Equithy Reports- Anticipating a Thrilling June 2023 Stock Market Surge
London, United Kingdom, 8th Jun 2023 – An analyst at Equithy says that in the wake of a rollercoaster month in May, where debt ceiling concerns and a banking crisis loomed, investors found solace in the tantalising possibility of the Federal Reserve hitting pause on rate hikes. Despite the S&P 500 posting a modest gain of less than 1%, the month ended on a high note as President Joe Biden and House Speaker Kevin McCarthy rallied their congressional troops, paving the way for a preliminary debt ceiling compromise.
Should the Biden administration and Congressional Republicans successfully raise the debt ceiling, thus averting a U.S. default, the stock market could maintain its bullish momentum for an extended period.
Undoubtedly, concerns about a potential recession later in 2023 persist, as they have for nearly a year. Nevertheless, investors draw hope from the solid first-quarter earnings season and the potential for a Federal Reserve pause, setting the stage for a robust market performance in June.
Two pivotal catalysts that have dominated headlines in the past year continue to hold prominence: inflation and interest rates.
While the consumer price index showed a year-over-year gain of 4.9% in April, down from the peak levels of 9.1% witnessed in 2022, it still remains above the Federal Reserve’s long-term target of 2%. Fed Chair Jerome Powell, speaking at a conference in May, emphasised the persistence of high inflation and the central bank’s unwavering commitment to achieving price stability. Powell also acknowledged that the recent U.S. banking crisis, resulting in the collapse of Silicon Valley Bank, Signature Bank, and First Republic Bank, had tightened credit markets and potentially dampened economic growth and inflation.
Consequently, Powell noted that the policy rate might not need to rise as much as anticipated to accomplish their objectives. The Federal Open Market Committee raised interest rates by a quarter of a percentage point in May, marking the tenth consecutive rate hike since March 2022. However, Powell cautioned that the Fed would carefully evaluate data and the evolving economic outlook before making any interest rate decisions at the upcoming June meeting.
Quincy Krosby, chief global strategist for LPL Financial, suggests that a potential rate hike in June remains a possibility if the May inflation data exceeds expectations. While there has been considerable speculation regarding a “pause” at the upcoming meeting, Krosby believes that the data-dependent Fed will consider a range of information before reaching a decision on June 14. She argues that the FOMC may opt to take a measured risk by raising rates further rather than pausing prematurely. Powell’s criticism of the “stop and go” monetary policy of the 1970s, which contributed to stagflation, underscores his commitment to avoiding a similar scenario and restoring price stability.

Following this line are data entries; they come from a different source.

Source: an optimization exercise on an open RTL-to-GDS flow (aim: small area). Production flows keep margins and buffers that such runs may drop.
Function was checked by simulation only, so behaviour that the tests miss may differ from the original.
No activity file was given, so power comes from the tool's default toggle rates.

==> flow/design.v (excerpt) <==
module mce #(
    parameter W_T = 32,
    parameter W_U = 16,
    parameter W_A = 16
) (
    input  wire           clk,
    input  wire           rst,
    input  wire [W_T-1:0] NOW,
    input  wire [1:0]     CMD,
    input  wire [W_U-1:0] UNIT_IN,
    input  wire [7:0]     PAT_IN,
    input  wire [W_A-1:0] MSG_BASE,
    input  wire [7:0]     MSG_DATA,
    input  wire [7:0]     ROM_CHAR,
    input  wire [7:0]     DEC_PAT,
    output wire           TONE_ON,
    output wire           BUSY,
    output wire [W_A-1:0] MSG_ADDR,
    output wire [7:0]     ROM_PAT,
    output wire           DEC_SPACE,
    output wire           DEC_NOSTART,
    output wire [2:0]     DEC_LEN,
    output wire [6:0]     DEC_ELEMS
);
For scale: about 650 cells after synthesis, ~76 flip-flops, ~140 I/O pins, ~5600 um^2 of cells after synthesis.
export LEC_CHECK = 0
export CAP_MARGIN = 20
export CORE_MARGIN = 2
export CORE_UTILIZATION = 65
export CTS_BUF_LIST = sky130_fd_sc_hd__clkbuf_8
export GPL_TIMING_DRIVEN = 0
export SLEW_MARGIN = 20
export SYNTH_HIERARCHICAL = 1
create_clock -name core_clock -period 8.0 [get_ports {clk}]
standard.sh (not shown) runs the stock make flow with config.mk's settings and CLKGATE_MAP_FILE= SYNTH_SCRIPT=/design/flow/synth_recipe.tcl, a recipe that flattens the netlist after the stock synthesis.
==> flow/flow/run.sh <==
#!/bin/bash
# Own layout flow: the standard ORFS flow (standard.sh, unchanged
# synthesis), except that the port buffers are the smallest buffer cell and
# clock tree synthesis inserts no dummy loads.
set -euo pipefail
export BUFFER_PORTS_ARGS="-buffer_cell sky130_fd_sc_hd__buf_1"
export CTS_ARGS="-sink_clustering_enable -repair_clock_nets -dont_use_dummy_load -buf_list sky130_fd_sc_hd__clkbuf_8"
bash standard.sh finish > standard_flow.log 2>&1
==> next run, changes <==
CORE_UTILIZATION = 75   (was 65)
=> Cell area is about the same. First-iteration DRC count rose by well over a third. Register-to-register slack gets worse by 0.03 ns. Total power rose slightly. Sequential cell count is unchanged. Synthesized cell count does not change. Clock skew fell by 0.0091 ns. Via count rose by a few percent.

* * *

mce again, from the RTL that the note above started with.
export LEC_CHECK = 0
export CAP_MARGIN = 20
export CORE_MARGIN = 2
export CORE_UTILIZATION = 75
export CTS_BUF_LIST = sky130_fd_sc_hd__clkbuf_8
export GPL_TIMING_DRIVEN = 0
export SLEW_MARGIN = 20
export SYNTH_HIERARCHICAL = 1
create_clock -name core_clock -period 8.0 [get_ports {clk}]
==> flow/flow/run.sh <==
#!/bin/bash
# Own layout flow: the standard ORFS flow (standard.sh, unchanged
# synthesis), except that the port buffers are the smallest buffer cell and
# clock tree synthesis inserts no dummy loads.
set -euo pipefail
export BUFFER_PORTS_ARGS="-buffer_cell sky130_fd_sc_hd__buf_1"
export CTS_ARGS="-sink_clustering_enable -repair_clock_nets -dont_use_dummy_load -buf_list {sky130_fd_sc_hd__clkbuf_4 sky130_fd_sc_hd__clkbuf_8}"
bash standard.sh finish > standard_flow.log 2>&1
Change:
--- a/flow/flow/run.sh
+++ b/flow/flow/run.sh
@@ -7 +7 @@
-export CTS_ARGS="-sink_clustering_enable -repair_clock_nets -dont_use_dummy_load -buf_list {sky130_fd_sc_hd__clkbuf_4 sky130_fd_sc_hd__clkbuf_8}"
+export CTS_ARGS="-sink_clustering_enable -repair_clock_nets -dont_use_dummy_load -buf_list sky130_fd_sc_hd__clkbuf_8"
--- a/flow/config.mk
+++ b/flow/config.mk
@@ -10 +10 @@
-export CORE_UTILIZATION = 75
+export CORE_UTILIZATION = 85
=> This time the run aborted during 3_3_place_gp, error GPL-0301; synthesized area stays the same; synthesized cell count is unchanged.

As of now, the bond market indicates a 28% chance of the Fed maintaining its current fed funds target rate range in June, with a 72% likelihood of another 25 bps hike, according to CME Group.

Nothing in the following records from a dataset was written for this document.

This is an optimization exercise on Yosys and OpenROAD, whose aim is small area, a short achievable clock period and few clock cycles per item, not a production implementation. Function was not checked in any run shown here: the RTL went through the layout flow alone. No activity file was given, so power comes from the tool's default toggle rates.

==> flow/design.v, too long to show whole: its modules and the start of the top module <==
// module mag_preamble: 1994 lines
module mag_preamble (
    input  wire        clk,
    input  wire        rst,           
    input  wire        in_valid,
    output wire        in_ready,
    input  wire [7:0]  in_i,
    input  wire [7:0]  in_q,
    output wire        out_valid,
    input  wire        out_ready,
    output wire [15:0] out_mag,
    output wire [3:0]  out_verdict
);
  // ...
==> flow/flow/run.sh <==
#!/bin/bash
bash standard.sh SETUP_SLACK_MARGIN=8.6 CTS_CLUSTER_SIZE=24 CTS_CLUSTER_DIAMETER=100 finish > standard.log 2>&1
==> flow/standard.sh <==
#!/bin/bash
# synth_recipe.tcl (not shown) runs the flow's synth.tcl, then flattens the netlist and writes it again
# the make line also repeats each setting of config.mk as NAME=value (left out here)
make -C /OpenROAD-flow-scripts/flow DESIGN_CONFIG=/design/flow/config.mk WORK_HOME=/design/flow/orfs CLKGATE_MAP_FILE= SYNTH_SCRIPT=/design/flow/synth_recipe.tcl "${@:-finish}"
==> flow/config.mk <==
export PLATFORM = sky130hd
export DESIGN_NAME = mag_preamble
export DESIGN_NICKNAME = mag_preamble
export VERILOG_FILES = /design/flow/design.v
export SDC_FILE = /design/flow/constraint.sdc
export NUM_CORES = 4
export LEC_CHECK = 0
export CAP_MARGIN = 20
export CORE_MARGIN = 2
export CORE_UTILIZATION = 40
export SLEW_MARGIN = 20
==> flow/constraint.sdc <==
create_clock -name core_clock -period 12.0 [get_ports {clk}]
set_input_delay 2.4000 -clock core_clock [delete_from_list [all_inputs] [get_ports {clk}]]
set_output_delay 2.4000 -clock core_clock [all_outputs]
set_load 0.01 [all_outputs]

Embracing the Bullish Wave: A Promising Outlook for the June 2023 Stock Market
Despite the uncertain economic outlook for 2023, investors have reasons to be optimistic, particularly in June and beyond. By May 25, the S&P 500 had already gained approximately 9% year-to-date, with that day marking the 100th trading day of 2023. Historical analysis reveals that when the S&P 500 records an 8% or higher gain on the 100th trading day of a calendar year, it tends to achieve an average additional gain of 10% for the remainder of the year. The last time the S&P 500 exceeded an 8% gain on the 100th trading day was in 2021, and it closed the year with a robust 26.9% gain.
For investors concerned about a potential U.S. recession, adopting a more defensive approach by reducing exposure to stocks and increasing cash holdings can provide financial flexibility in 2023. Online savings accounts are already offering interest rates of 4% or higher heading into June, and these elevated rates are expected to persist for several months.
Value stocks, historically outperforming growth stocks in high-interest-rate environments, underperformed in 2022. However, in 2023, the trend has reversed as investors anticipate the end of rate hikes and the possibility of the Fed shifting toward rate cuts by year-end. So far this year, the Vanguard Value ETF (VTV) has experienced a total return loss of 2.6%, while the Vanguard Growth ETF (VUG) has generated a positive total return of 25.1%.
Adam Turnquist, chief technical strategist for LPL Financial, presents a compelling case for the S&P 500 to reach new all-time highs in the coming months. He highlights the continued technical progress in the broader market and the potential conclusion of the Fed’s rate-hiking cycle, which may precipitate a change in sentiment and prompt significant short covering pressure. According to Turnquist, these factors could propel the S&P 500 on a relatively rapid ascent toward the August highs, nearing the 4,300 mark.
With a positive outlook and various factors at play, June 2023 holds the promise of a thriving stock market poised to embrace new opportunities and chart an upward trajectory.